So you’re looking to grow?

Whether it’s increasing share of voice or category sales, the approach is still the same: you’ll need to squeeze more out of your content production. And in the wake of Covid-driven change, consumers now expect more from their online experience.

75% of customers are willing to spend more from a company with a good digital experience. 50% will switch to a competitor after a bad one - ZenDesk

Companies have been forced to innovate beyond their comfort zone and consumers have quickly adapted. Anything less than a great experience will frustrate and turn them away.

To meet that need your content teams will have to work more efficiently and effectively than ever before to capitalize on new channels, trends and opportunities before your competitors do.

Getting out in front

Content is a key strategic tool for building brand equity and awareness, while establishing your brand personality in the minds of your target audiences.

In this age of content marketing you need the agility to react to social trends and stay relevant, evolving and optimizing your digital shopping experiences to capitalize on every consumer that visits your site.

How? By taking a leaf out of the software development book and getting agile.

ECommerce and marketing have historically followed a waterfall process. Campaigns are separated out by team specialisms, with each team delivering their component before passing it on to the next team.

To increase the volume of content your team delivers, however, you’ll need to increase the speed of delivery.

This is where the waterfall approach fails and agile excels.
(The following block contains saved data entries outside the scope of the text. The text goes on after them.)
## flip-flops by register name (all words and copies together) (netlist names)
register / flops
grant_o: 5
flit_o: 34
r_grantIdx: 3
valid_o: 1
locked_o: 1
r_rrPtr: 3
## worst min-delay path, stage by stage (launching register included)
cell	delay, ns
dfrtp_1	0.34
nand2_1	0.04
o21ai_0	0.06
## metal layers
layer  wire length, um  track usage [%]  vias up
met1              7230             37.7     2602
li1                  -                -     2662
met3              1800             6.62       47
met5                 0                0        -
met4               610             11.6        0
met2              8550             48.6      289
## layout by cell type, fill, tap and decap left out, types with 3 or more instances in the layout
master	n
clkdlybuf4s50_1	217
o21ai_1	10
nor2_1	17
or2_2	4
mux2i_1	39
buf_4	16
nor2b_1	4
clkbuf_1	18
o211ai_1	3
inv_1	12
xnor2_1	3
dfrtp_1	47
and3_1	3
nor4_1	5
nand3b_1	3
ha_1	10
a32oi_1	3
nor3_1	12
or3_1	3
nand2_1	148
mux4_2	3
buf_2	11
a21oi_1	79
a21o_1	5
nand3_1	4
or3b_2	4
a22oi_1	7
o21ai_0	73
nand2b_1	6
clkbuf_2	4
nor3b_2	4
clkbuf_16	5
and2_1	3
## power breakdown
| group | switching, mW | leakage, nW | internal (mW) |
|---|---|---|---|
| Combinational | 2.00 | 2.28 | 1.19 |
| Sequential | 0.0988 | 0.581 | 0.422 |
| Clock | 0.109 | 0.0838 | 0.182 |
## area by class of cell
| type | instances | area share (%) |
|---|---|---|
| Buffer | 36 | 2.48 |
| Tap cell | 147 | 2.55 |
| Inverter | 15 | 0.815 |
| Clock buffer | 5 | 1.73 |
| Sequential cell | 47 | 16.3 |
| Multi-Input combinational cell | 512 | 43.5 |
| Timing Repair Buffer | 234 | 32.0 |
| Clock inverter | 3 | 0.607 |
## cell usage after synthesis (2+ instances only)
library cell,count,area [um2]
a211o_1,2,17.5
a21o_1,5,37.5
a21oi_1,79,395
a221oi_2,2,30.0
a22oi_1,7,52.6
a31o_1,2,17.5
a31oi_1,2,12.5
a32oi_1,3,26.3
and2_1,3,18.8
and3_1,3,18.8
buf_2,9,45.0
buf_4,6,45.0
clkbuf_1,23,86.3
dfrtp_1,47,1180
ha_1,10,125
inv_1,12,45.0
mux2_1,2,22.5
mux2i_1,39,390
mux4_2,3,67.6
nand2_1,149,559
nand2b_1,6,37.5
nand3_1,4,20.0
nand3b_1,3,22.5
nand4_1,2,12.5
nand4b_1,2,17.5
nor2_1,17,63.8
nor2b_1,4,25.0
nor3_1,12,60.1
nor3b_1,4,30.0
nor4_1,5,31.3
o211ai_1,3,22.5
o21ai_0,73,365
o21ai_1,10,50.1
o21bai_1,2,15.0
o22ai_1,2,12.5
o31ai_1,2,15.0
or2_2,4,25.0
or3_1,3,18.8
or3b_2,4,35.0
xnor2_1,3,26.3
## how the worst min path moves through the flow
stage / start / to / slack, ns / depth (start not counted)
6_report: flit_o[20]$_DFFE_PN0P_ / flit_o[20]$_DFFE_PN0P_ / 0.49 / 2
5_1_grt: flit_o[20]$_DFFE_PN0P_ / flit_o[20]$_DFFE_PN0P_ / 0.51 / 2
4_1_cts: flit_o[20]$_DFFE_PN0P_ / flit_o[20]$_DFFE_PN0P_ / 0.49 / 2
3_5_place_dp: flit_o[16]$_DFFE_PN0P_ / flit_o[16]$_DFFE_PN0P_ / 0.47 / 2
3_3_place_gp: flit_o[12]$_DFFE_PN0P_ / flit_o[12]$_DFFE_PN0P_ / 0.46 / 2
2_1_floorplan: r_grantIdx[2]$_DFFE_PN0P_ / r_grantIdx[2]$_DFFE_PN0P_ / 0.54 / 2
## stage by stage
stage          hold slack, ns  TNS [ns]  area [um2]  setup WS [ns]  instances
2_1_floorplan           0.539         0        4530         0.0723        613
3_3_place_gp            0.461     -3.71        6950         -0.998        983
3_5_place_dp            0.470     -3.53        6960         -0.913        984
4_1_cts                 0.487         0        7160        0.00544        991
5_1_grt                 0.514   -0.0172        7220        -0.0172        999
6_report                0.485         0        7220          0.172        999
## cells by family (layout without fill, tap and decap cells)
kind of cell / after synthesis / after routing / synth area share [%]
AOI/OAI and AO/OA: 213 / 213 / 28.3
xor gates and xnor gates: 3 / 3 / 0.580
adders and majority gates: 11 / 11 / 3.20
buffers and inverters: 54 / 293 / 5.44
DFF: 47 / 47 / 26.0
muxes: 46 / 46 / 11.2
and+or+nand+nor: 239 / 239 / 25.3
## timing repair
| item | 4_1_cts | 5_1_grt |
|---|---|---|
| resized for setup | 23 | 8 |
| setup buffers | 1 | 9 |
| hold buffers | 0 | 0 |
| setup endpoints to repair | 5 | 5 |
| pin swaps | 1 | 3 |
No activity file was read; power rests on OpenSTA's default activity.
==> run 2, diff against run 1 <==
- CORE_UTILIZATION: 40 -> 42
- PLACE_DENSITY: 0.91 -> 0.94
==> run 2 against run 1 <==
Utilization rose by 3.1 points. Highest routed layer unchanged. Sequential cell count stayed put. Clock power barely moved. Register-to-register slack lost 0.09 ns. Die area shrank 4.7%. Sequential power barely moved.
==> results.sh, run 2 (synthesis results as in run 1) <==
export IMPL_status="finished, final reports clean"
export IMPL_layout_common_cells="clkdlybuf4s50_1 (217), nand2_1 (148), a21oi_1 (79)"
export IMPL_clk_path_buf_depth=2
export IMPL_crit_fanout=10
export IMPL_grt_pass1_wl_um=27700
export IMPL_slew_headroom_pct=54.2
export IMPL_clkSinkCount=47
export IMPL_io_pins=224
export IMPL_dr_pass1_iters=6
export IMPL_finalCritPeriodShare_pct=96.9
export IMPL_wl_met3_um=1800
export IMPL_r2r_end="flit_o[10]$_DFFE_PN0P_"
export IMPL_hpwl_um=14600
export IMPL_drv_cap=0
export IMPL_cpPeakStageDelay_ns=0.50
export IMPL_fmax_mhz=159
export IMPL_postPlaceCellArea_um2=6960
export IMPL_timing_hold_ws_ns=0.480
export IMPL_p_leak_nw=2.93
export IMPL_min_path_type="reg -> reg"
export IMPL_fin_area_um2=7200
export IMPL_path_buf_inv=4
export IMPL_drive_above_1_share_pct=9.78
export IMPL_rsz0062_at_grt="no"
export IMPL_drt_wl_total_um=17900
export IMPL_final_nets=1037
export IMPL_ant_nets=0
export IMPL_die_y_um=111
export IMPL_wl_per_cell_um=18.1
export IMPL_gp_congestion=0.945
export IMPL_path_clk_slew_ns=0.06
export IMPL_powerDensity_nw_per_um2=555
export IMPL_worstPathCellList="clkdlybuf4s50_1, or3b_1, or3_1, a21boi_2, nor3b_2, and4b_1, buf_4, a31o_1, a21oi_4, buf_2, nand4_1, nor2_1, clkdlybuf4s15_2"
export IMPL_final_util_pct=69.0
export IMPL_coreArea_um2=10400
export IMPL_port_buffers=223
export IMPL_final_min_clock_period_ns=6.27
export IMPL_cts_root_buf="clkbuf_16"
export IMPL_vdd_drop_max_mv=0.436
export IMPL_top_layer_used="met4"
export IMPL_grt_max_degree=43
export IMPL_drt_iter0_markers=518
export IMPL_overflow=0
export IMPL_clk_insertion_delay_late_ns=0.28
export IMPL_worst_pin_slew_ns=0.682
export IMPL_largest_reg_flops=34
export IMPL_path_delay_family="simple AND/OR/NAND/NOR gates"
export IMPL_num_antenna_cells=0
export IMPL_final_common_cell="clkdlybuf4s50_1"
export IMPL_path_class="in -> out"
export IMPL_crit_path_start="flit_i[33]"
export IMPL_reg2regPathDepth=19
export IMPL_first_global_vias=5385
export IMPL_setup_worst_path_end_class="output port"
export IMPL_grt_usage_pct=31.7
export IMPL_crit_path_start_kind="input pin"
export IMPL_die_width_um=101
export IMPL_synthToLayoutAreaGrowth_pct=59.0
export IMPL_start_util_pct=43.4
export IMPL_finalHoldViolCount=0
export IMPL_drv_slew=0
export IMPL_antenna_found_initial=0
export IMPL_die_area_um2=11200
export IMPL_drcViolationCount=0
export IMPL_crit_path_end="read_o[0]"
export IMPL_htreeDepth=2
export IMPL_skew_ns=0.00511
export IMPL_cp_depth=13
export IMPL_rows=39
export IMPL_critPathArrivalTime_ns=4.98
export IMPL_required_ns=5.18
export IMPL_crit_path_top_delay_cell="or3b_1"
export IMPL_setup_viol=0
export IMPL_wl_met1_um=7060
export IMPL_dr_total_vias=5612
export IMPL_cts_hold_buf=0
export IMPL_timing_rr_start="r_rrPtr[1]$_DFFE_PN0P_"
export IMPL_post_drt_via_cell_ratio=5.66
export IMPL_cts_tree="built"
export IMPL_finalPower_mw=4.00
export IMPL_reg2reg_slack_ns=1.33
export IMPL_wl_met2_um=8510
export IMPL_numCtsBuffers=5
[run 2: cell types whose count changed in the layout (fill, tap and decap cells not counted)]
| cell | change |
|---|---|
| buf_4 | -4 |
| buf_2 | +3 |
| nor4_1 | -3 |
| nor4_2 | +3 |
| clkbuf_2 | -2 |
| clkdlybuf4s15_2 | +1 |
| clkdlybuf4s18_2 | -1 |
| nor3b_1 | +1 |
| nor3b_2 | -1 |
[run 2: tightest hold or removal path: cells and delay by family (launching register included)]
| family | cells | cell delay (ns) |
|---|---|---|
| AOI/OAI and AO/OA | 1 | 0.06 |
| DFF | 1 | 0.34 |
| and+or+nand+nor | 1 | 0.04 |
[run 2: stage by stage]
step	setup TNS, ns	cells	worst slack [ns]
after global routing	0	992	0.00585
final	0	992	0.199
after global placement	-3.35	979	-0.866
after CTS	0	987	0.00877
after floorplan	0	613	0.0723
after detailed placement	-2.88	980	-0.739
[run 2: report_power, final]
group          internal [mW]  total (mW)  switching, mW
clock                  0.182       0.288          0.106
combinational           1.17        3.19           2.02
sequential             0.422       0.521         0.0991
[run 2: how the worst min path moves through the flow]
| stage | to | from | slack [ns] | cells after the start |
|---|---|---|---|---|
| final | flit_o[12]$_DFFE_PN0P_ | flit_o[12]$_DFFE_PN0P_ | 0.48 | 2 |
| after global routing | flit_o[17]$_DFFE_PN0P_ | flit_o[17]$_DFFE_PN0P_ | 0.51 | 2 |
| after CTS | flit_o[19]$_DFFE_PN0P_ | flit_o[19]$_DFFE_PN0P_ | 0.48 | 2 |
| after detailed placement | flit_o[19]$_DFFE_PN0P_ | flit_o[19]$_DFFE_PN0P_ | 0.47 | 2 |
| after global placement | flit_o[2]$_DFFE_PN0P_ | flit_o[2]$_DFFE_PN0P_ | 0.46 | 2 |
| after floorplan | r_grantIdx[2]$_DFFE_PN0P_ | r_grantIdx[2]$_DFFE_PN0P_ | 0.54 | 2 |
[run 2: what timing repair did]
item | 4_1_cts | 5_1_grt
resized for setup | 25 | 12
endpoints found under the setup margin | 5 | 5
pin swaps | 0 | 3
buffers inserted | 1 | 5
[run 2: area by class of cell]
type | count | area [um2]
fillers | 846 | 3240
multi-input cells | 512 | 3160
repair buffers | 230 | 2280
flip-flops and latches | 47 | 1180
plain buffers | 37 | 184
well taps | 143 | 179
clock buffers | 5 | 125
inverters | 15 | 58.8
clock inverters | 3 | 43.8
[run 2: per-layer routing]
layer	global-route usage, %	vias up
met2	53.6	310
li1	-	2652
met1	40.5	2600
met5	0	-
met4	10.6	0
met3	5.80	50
The waterfall approach was made for a time when marketing and cultural trends were slower and there was more time to react and hone the messaging.

A waterfall approach promotes siloes. Teams operate independently, leaving space for briefs to be misunderstood, brand guidelines neglected and time wasted. Campaigns take weeks – even months – to go from concept to launch and everyone wants to have their say, in their own time.

All of this can result in people focussing on their specific part of the digital shopping experience rather than looking at it as a whole.

Success metrics end up being focussed on individual specialisms rather than promoting cross-functional collaboration. Teams can end up being inwards-looking, neglecting to keep the customer at the heart of all they do.

In the worst scenario it can establish a tribal mentality. Relationships and collaborations between departments break down and people develop content in isolation.

The net result? Slower content delivery, a lower volume of content and an inconsistent experience for your customers.

How to make agile happen

Agile methodology breaks down siloes and places the consumer at the heart of your content creation.

Rather than passing content from one department to the other you build teams dedicated to content production, comprised with all the subject matter experts you need, with the power to act and make decisions.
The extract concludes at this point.